Васька важно надувает губы, хочет ответить, но я ему не даю говорить, затыкаю рот.

— А я вот знаю! Я видел настоящий выпал на юзовской шахте, на Раковке.

Жду изумления Ковалика, а он презрительно смотрит на меня, осуждающе качает головой:

— Брешешь ты, Санька. Ох, и брешешь! Так брешешь, что мои уши чешутся… Дурак, дуралей, выпала нельзя видеть. И слышать нельзя. А кто услышит, того поминай как звали. Понял?
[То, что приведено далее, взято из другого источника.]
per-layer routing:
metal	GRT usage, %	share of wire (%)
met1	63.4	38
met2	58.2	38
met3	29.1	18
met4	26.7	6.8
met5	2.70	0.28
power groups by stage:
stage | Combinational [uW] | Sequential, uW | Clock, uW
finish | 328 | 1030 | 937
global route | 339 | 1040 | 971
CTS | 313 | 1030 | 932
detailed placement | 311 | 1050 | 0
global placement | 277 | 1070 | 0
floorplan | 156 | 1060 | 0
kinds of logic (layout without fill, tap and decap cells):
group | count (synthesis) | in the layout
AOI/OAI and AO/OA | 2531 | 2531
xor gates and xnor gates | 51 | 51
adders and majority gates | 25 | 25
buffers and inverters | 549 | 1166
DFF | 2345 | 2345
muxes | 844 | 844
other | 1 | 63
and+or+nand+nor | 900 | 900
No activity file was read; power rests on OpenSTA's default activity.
$ cat config.mk
export PLATFORM = sky130hd
export DESIGN_NAME = power_mode_controller
export DESIGN_NICKNAME = d
export VERILOG_FILES = /design/src/pmc_pkg.sv /design/src/power_mode_controller.sv
export SDC_FILE = /design/constraint.sdc
export NUM_CORES = 1
export LEC_CHECK = 0
export ABC_AREA = 1
export BUFFER_PORTS_ARGS = -buffer_cell sky130_fd_sc_hd__buf_2
export CAP_MARGIN = 20
export CORE_ASPECT_RATIO = 0.75
export CORE_MARGIN = 3
export CORE_UTILIZATION = 56
export DETAILED_ROUTE_END_ITERATION = 16
export PLACE_DENSITY = 0.84
export SLEW_MARGIN = 20
export SYNTH_ARGS = -nofsm -noshare
export SYNTH_HDL_FRONTEND = slang
export SYNTH_SLANG_ARGS = --single-unit
$ cat constraint.sdc
create_clock -name i_sys_clk -period 4.5 [get_ports i_sys_clk]
set_input_delay 0.675 -clock i_sys_clk [delete_from_list [all_inputs] [get_ports i_sys_clk]]
set_output_delay 0.675 -clock i_sys_clk [all_outputs]
set_load 0.01 [all_outputs]
--- config.mk ---
export PLATFORM = sky130hd
export DESIGN_NAME = return_and_rotate_exec
export DESIGN_NICKNAME = d
export VERILOG_FILES = /design/src/include/ret_rot_pkg.sv /design/src/rtl/rotate_carry.sv /design/src/rtl/return_and_rotate_exec.sv
export SDC_FILE = /design/constraint.sdc
export NUM_CORES = 1
export LEC_CHECK = 0
export ABC_AREA = 1
export BUFFER_PORTS_ARGS = -buffer_cell sky130_fd_sc_hd__buf_2
export CORE_AREA = 2 2 78 80
export DETAILED_ROUTE_END_ITERATION = 6
export DIE_AREA = 0 0 80 82
export GPL_ROUTABILITY_DRIVEN = 0
export PLACE_DENSITY = 0.65
export SLEW_MARGIN = 20
export SYNTH_ARGS = -nofsm -noshare
export SYNTH_HDL_FRONTEND = slang
export SYNTH_SLANG_ARGS = --single-unit
--- constraint.sdc ---
create_clock -name i_clk -period 3 [get_ports i_clk]
set_clock_uncertainty 0.2 [all_clocks]
set_input_delay 0.3 -clock i_clk [delete_from_list [all_inputs] [get_ports i_clk]]
set_output_delay 0.3 -clock i_clk [all_outputs]
set_load 0.05 [all_outputs]
--- src/include/ret_rot_pkg.sv ---
package ret_rot_pkg;
	localparam int DATA_W = 8;
	localparam int FADDR_W = 7;
	localparam int PC_W = 15;
	localparam logic [7:0] ACC_RESET = 8'h00;
	localparam logic CARRY_RESET = 1'b0;
	localparam logic [14:0] PC_RESET = 15'h0000;
	localparam int RET_CYCLES = 2;
	localparam int ROT_CYCLES = 1;
	localparam logic DEST_ACC = 1'b0;
	localparam logic DEST_FILE = 1'b1;

	typedef enum logic [2:0] {
		OP_NONE = 3'h0,
		OP_RETURN = 3'h1,
		OP_RETURN_WITH_LITERAL = 3'h2,
		OP_ROTATE_LEFT_CARRY = 3'h3,
		OP_ROTATE_RIGHT_CARRY = 3'h4
	} op_t;

	typedef struct packed {
		op_t op;
		logic dest;
		logic [6:0] faddr;
		logic [7:0] literal;
	} instr_t;

	typedef struct packed {
		logic en;
		logic [6:0] addr;
		logic [7:0] data;
	} fwrite_t;
endpackage

--- src/rtl/rotate_carry.sv ---
`timescale 1ns/1ps
module rotate_carry
	import ret_rot_pkg::*;
#(
	parameter int WIDTH = DATA_W
) (
	input wire logic [WIDTH-1:0] i_data, // Source value
	input wire logic i_carry, // Carry before the rotate
	input wire logic i_right, // 1 rotates right, 0 left
	output logic [WIDTH-1:0] o_data, // Rotated value
	output logic o_carry // Carry after the rotate
);
	always_comb begin
		if (i_right) begin
			o_data = {i_carry, i_data[WIDTH-1:1]};
			o_carry = i_data[0];
		end else begin
			o_data = {i_data[WIDTH-2:0], i_carry};
			o_carry = i_data[WIDTH-1];
		end
	end
endmodule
— Вот я таких и видел, кого поминай… Ванечка там был, на тебя схожий…

— Тсс!.. — Васька сжимает мне руку и, вытянув голову в темноту, напряженно прислушивается.

— Идет!.. — шепчет он.

— Кто? — Губы мои прыгают, ноги и руки холодеют.
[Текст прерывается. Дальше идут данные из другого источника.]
<file path="config.mk">
export PLATFORM = sky130hd
export DESIGN_NAME = t1sc_bank
export DESIGN_NICKNAME = d
export VERILOG_FILES = /design/src/common/t1sc_pkg.sv /design/src/t1sc_bank.sv
export VERILOG_INCLUDE_DIRS = /design/src /design/src/common
export SDC_FILE = /design/constraint.sdc
export NUM_CORES = 1
export LEC_CHECK = 0
export BUFFER_PORTS_ARGS = -buffer_cell sky130_fd_sc_hd__buf_2
export CAP_MARGIN = 30
export CORE_ASPECT_RATIO = 2
export CORE_UTILIZATION = 40
export DETAILED_ROUTE_END_ITERATION = 8
export GPL_TIMING_DRIVEN = 0
export PLACE_DENSITY = 0.69
export SYNTH_ARGS = -nofsm -noshare
export SYNTH_HDL_FRONTEND = slang
export SYNTH_SLANG_ARGS = --single-unit
</file>
<file path="constraint.sdc">
create_clock -name clock_i -period 2.2 [get_ports clock_i]
set_clock_uncertainty 0.05 [all_clocks]
set_input_delay 0.22 -clock clock_i [delete_from_list [all_inputs] [get_ports clock_i]]
set_output_delay 0.22 -clock clock_i [all_outputs]
set_load 0.1 [all_outputs]
</file>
— Коногон идет! Слышишь, волну впереди себя гонит?

Но проходит еще немало времени, пока и до меня доносится приглушенный стук колес вагонеток, топот конских копыт и свежий ветер — волна. Потом в глубине темноты прорезывается слабый желтый огонек и слышится лихой разбойничий свист. Огонек быстро увеличивается, шум колес нарастает свежий ветерок крепчает, разбойничий свист рвет барабанные перепонки… Я жмусь к Ваське, закрываю глаза, жду, что и вагоны, и лошадь, и свист, и волна сейчас обрушатся на меня, сомнут, раздавят, растопчут. Но опять мой страх оказался напрасным. Неожиданно, как и при спуске в шахту, становится тихо и почему-то резко пахнет конским потом и продегтяренной кожей. Открываю глаза и вижу перед собой белую-белую лошадь. Вся она рафинадно-белая — морда, грива, хвост, спина, бока, ноги. Черные только глаза и влажные отвислые губы. Лошадь сверлит меня своими черными глазищами, фыркает и просяще чмокает губами. Морда у белянки голая, без уздечки, а на шее хомут.

Васька толкает меня, улыбается:

— Ишь, как Голубок обнюхивает тебя!.. Чует, собака, шо ты недавно с вольного воздуха.

Не вольный воздух чует Голубок, а хлеб.

Я запускаю руку в заветный дедушкин узелок, отламываю кусочек от краюхи и на раскрытой ладони подношу к морде лошади. Мягкие прохладные губы аккуратно берут хлеб, и вслед за этим белая чубатая голова начинает быстро опускаться и подниматься: спасибо, мол, люди добрые.